Although the world is supposed to end this weekend, it actually already missed its chance. Back on March 28th, we stood by for Web Armageddon, as the New York Times launched, finally, its toll booth for access to its website. Pundits and gurus, in the spirit of “the Web shall be free,” predicted the fall of the Times, and the end of this “stupid” paywall idea (ignoring evidence such as the Wall Street Journal’s long-standing paywall).
Turns out the world did not end. Didn’t even come close.
Within two weeks, web traffic trackers Hitwise and comScore revealed data showing visits to nytimes.com down in the 15% range, and page views down a bit more. “See, I told you!” the pundits said, for what I guess we would term Armageddon-lite.

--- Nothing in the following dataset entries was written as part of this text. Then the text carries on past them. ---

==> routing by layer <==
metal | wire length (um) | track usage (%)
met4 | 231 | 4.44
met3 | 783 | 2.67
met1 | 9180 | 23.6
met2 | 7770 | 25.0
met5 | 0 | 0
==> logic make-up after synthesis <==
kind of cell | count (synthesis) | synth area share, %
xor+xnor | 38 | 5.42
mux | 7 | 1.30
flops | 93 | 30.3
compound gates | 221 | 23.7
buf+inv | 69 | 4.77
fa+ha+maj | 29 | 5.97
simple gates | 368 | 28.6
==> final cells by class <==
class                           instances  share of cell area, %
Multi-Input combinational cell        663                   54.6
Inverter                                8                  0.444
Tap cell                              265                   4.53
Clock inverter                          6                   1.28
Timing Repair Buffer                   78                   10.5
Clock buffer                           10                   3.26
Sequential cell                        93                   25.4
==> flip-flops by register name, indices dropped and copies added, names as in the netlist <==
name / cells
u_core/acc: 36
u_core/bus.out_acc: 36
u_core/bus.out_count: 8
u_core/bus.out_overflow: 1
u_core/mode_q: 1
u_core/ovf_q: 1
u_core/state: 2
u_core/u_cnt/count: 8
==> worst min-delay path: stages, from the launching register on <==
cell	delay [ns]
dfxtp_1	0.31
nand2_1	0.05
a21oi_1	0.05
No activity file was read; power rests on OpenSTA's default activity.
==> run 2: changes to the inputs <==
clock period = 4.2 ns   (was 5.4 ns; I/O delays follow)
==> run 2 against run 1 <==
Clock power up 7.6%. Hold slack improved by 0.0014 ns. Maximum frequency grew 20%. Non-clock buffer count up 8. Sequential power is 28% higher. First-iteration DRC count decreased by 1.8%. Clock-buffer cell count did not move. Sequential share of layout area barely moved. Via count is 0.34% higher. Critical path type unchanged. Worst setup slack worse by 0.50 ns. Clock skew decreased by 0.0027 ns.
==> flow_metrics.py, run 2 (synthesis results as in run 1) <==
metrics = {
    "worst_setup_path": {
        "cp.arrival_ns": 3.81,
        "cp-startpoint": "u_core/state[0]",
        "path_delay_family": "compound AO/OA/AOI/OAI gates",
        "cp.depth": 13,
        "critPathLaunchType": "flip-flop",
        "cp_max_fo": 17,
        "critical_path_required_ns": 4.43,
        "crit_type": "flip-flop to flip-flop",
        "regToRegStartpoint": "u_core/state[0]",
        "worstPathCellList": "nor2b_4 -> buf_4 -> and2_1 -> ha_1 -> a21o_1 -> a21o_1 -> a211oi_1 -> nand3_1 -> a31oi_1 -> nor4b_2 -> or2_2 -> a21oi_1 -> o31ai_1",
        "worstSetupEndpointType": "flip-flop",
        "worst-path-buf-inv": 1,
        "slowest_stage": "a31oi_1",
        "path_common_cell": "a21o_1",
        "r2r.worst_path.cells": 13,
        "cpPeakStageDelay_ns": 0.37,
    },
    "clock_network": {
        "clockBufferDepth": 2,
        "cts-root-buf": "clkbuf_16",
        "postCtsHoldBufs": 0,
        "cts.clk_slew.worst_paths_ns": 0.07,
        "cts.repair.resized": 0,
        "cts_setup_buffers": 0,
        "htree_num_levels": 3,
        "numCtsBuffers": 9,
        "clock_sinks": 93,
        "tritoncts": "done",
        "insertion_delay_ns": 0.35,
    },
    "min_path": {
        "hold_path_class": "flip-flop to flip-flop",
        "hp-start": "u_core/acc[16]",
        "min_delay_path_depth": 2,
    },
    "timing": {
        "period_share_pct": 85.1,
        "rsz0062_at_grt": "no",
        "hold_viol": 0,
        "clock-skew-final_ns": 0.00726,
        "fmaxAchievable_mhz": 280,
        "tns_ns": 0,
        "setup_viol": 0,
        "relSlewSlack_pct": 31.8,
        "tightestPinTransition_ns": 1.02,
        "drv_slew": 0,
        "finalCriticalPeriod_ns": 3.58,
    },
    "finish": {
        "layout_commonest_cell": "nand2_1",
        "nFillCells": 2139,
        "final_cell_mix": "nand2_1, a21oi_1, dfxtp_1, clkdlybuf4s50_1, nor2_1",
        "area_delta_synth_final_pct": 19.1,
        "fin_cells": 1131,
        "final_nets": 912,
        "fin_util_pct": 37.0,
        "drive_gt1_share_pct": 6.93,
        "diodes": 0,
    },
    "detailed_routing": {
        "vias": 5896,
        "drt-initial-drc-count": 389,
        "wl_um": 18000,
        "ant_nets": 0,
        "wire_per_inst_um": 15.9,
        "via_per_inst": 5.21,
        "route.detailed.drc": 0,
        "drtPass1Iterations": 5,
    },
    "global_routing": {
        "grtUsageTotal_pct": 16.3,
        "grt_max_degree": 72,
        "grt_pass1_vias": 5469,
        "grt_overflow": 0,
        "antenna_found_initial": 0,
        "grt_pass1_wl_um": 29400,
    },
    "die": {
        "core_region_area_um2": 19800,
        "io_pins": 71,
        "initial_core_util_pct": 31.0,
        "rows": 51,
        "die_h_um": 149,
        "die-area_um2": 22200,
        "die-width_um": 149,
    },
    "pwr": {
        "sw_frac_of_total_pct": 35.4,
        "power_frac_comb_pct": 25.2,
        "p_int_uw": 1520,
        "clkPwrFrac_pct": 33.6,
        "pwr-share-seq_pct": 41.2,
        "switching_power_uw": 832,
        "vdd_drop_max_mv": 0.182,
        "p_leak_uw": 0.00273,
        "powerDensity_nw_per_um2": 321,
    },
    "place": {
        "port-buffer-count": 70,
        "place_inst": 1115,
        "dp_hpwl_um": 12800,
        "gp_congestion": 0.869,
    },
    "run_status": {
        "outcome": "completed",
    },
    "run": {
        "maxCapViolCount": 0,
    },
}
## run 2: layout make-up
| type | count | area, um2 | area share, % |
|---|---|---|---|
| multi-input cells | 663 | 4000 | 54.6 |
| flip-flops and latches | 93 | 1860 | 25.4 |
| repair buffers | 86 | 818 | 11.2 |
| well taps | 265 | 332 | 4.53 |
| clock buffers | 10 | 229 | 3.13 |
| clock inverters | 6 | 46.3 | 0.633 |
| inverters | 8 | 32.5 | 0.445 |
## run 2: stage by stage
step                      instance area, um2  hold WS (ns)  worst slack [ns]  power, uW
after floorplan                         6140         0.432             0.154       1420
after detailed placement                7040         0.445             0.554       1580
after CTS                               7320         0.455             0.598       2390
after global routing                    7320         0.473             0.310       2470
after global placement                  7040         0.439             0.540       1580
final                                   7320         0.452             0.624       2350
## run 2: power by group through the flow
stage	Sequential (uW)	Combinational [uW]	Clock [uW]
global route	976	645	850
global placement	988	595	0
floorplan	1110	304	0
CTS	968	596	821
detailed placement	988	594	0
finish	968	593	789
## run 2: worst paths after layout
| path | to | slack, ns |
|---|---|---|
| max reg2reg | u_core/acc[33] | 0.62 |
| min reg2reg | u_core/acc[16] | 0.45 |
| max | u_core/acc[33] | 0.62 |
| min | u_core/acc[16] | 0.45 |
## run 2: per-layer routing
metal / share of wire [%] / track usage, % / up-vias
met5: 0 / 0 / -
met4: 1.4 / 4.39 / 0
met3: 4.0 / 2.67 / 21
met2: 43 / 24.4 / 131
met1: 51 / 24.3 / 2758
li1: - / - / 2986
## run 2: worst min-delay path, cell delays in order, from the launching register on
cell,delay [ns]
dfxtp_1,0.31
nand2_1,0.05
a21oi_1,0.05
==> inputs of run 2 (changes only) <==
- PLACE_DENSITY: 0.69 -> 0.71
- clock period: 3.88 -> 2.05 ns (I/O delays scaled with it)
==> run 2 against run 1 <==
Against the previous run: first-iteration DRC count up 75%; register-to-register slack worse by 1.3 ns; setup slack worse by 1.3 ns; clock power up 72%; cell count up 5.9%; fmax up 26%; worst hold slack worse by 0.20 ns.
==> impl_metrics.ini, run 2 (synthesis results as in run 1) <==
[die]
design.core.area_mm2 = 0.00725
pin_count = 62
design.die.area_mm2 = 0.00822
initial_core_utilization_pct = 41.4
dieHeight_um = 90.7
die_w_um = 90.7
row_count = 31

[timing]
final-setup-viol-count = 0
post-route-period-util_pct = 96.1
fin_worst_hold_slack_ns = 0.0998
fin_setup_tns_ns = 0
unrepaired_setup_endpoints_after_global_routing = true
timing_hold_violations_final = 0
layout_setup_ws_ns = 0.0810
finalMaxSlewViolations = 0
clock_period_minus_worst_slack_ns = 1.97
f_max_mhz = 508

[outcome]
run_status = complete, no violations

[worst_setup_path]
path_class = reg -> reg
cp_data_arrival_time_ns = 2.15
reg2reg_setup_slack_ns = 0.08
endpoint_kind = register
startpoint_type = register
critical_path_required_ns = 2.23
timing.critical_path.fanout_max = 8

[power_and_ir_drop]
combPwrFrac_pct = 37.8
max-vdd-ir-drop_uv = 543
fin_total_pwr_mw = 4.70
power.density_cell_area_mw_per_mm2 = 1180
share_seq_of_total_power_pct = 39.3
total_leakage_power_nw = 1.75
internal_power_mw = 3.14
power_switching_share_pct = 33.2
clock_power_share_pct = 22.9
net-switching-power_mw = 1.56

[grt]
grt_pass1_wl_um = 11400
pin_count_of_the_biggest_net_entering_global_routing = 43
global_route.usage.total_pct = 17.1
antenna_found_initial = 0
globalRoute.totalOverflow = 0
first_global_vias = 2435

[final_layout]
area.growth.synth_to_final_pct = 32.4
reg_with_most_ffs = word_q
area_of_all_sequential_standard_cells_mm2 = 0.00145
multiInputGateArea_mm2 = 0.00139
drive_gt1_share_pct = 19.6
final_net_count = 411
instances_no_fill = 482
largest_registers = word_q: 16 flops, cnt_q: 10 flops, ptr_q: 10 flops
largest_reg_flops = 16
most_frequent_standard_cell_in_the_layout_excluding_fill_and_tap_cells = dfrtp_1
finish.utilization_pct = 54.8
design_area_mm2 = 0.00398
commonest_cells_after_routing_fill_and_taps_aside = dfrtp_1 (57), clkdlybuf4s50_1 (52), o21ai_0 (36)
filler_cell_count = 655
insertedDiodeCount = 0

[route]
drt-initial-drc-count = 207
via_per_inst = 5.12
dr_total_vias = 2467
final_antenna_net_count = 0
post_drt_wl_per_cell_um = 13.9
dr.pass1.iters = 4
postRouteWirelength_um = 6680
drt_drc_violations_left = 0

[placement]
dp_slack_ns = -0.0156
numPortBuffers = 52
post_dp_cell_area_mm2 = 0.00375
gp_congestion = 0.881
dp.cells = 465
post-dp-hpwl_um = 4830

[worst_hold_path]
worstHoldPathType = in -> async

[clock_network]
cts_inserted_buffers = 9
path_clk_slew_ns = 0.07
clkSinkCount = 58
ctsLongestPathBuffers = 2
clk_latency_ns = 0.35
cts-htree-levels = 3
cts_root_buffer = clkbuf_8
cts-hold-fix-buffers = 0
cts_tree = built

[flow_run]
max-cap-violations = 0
## config.mk

```make
export PLATFORM = sky130hd
export DESIGN_NAME = bp_be_fe_queue_buffer
export DESIGN_NICKNAME = d
export VERILOG_FILES = /design/src/rtl/bp_be_fe_queue_buffer.sv
export SDC_FILE = /design/constraint.sdc
export NUM_CORES = 1
export LEC_CHECK = 0
export CORE_MARGIN = 2
export CORE_UTILIZATION = 53
export DETAILED_ROUTE_END_ITERATION = 10
export GPL_TIMING_DRIVEN = 0
export PLACE_DENSITY = 0.74
export SYNTH_ARGS = -nofsm -noshare
export SYNTH_HDL_FRONTEND = slang
export SYNTH_SLANG_ARGS = --single-unit
```

## constraint.sdc

```tcl
create_clock -name clk_i -period 15.2 [get_ports clk_i]
set_input_delay 3.04 -clock clk_i [delete_from_list [all_inputs] [get_ports clk_i]]
set_output_delay 3.04 -clock clk_i [all_outputs]
set_load 0.02 [all_outputs]
```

No biggie. The metaphor of a toll booth is intentional. Think of a highway that used to be a freeway, then one day became a toll road. Some people found ways – side roads, etc. – to get where they were going while avoiding paying the toll. TRAFFIC DROPPED. Yet a majority of drivers could do the math, and figured paying the toll was better than wasting 30 or more minutes driving around it. The toll booth remained.
And so it is with the Times. The paywall will not fall.
The folks at the Times have been thinking about this since approximately 2000. I know, because I sat in many a meeting with them then tossing ideas around. Trial balloons were sent up over the ensuing years – archive access, TimesSelect, etc. Meanwhile, an unassailable track record on ad revenues was built. The math on a paywall, circa 2011, became pretty easy to do.
There has been some debate on how much the Times spent designing a “burglar proof” paywall - $20 million or $40 million…who cares? That the Times would pony up more than ONE million bucks on this is beyond significant. You don’t walk away from an investment like that.
Nothing on the Web can be foolproof nor hackproof. It is computer code. The Times knowingly left open a truck-size loophole whereby news seekers could come in free via Google or Facebook. The Hitwise and comScore data show the use of those paths has not increased in any statistically significant way. Too much work.
Here’s the killer for paywall killers. No one has what the Times has. Not Google. Not Facebook. Not Demand Media. Ad nauseum. This will put more distance between quality and content farms. To that end, keep your eye on Arianna, as she builds up “original” content this year. Mark me, a year from now, we’ll be hearing about a paywall for the Huffington Post.